デルタは2020年中に、デトロイト空港でMisapplied Sciencesのパラレル・リアリティ・ディスプレイのテストを開始するという。100人前後の利用者がそれぞれのフライト情報やアップグレードの可能性といった重要情報を見ることができる。もちろんこれはオプトインが必要だとデルタでは念を押している。また、利用者の情報は収集・記録されない。もちろん座席を予約した時点でデルタは顧客情報を保持することなるが、それ以外という意味だ。

【略】

エクソスケルトン(外骨格)は、残念ながらゲートからゲートへ重い荷物を引きずって歩かねばならない乗客向けではなく、重量物を扱うデルタの職員向けだという。Sarcos Roboticsのエクソスケルトンを利用すれば、 90kgもの重量物を持ち上げる作業を8時間続けても疲れずにすむという。私なら疲れなくても飽きてしまいそうだが。
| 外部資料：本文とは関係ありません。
Setup of v4:
==> flow/design.v (excerpt) <==
module Remoto(clk,rst,entrada,comando,su,sd,suB,sdB,saida_1,saida1_1,saida2_1,soma_result_1,sinal_A,sinal_B);
Size: roughly 150 flip-flops, about 71 I/O pins, roughly 14,000 µm² of cells after synthesis.
Settings: LEC_CHECK=0, ABC_AREA=1, CAP_MARGIN=20, CORE_MARGIN=2, CORE_UTILIZATION=70, CTS_CLUSTER_SIZE=74, PLACE_DENSITY_LB_ADDON=0.0, SETUP_SLACK_MARGIN=1.91, SLEW_MARGIN=20; clock period 7.17 ns.
run.sh (not shown) runs the stock make flow with config.mk's settings and CLKGATE_MAP_FILE=.
Seen in the log of v4: GRT-0116 during global routing, after which the run never completed.
diff inputs: v4 => v1
diff --git a/flow/config.mk b/flow/config.mk
--- a/flow/config.mk
+++ b/flow/config.mk
@@ -6,10 +6,9 @@
 export NUM_CORES = 4
 export LEC_CHECK = 0
-export ABC_AREA = 1
 export CAP_MARGIN = 20
 export CORE_MARGIN = 2
-export CORE_UTILIZATION = 70
+export CORE_UTILIZATION = 72
 export CTS_CLUSTER_SIZE = 74
+export MAX_ROUTING_LAYER = met4
 export PLACE_DENSITY_LB_ADDON = 0.0
-export SETUP_SLACK_MARGIN = 1.91
 export SLEW_MARGIN = 20
==> flow/constraint.sdc <==
create_clock -name core_clock -period 6.47 [get_ports {clk}]
set_input_delay 1.2940 -clock core_clock [delete_from_list [all_inputs] [get_ports {clk}]]
set_output_delay 1.2940 -clock core_clock [all_outputs]
set_load 0.01 [all_outputs]
- Relative to v4, the area after synthesis of v1 is lower by 1.9%.
- Delta (v1 minus v4): share of the yosys chip area belonging to registers has increased, post-synth area from yosys stat has decreased, initial core utilization has increased, weighted congestion reported at the end of routability-driven placement has decreased.
- In v1 the implementation ran to completion but is not tape-out ready, as the final checks report setup timing.
- From v4 to v1 the numbers moved as follows: placement row count decreased by 1 relative to the old numbers; half-perimeter wire length after detailed placement decreased by about 0.7% relative to the old numbers; number of cells in the yosys synthesis report decreased by 18% relative to the old numbers.
- v1 against v4: number of levels the H-tree was split into saw little to no change; simple-gate portion of the synthesized area shows a reduction of 13 points; XOR/XNOR share of the synthesized area increased 3.4 points.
エクソスケルトン装着の職員がバゲージを積み込み、無事にシートに収まった乗客がアプリを開くとBinge(一気見)ボタンが表示される。タップすると機内エンタメで連続ドラマを1シーズンぶん連続して見ることができる。また「邪魔しないでください」や「食事のときには起こしてください」などと依頼する設定もできるようになるという。

シートの間隔をあと2、3cm広げてくれるほうがよほど助かるという不平も聞こえてきそうだが、予定されているアプリのアップデートはいずれも便利だろう。実際、デルタでは最近、食事のバリエーションの追加を含め、飛行を快適するアップデートがいろいろ実行されている。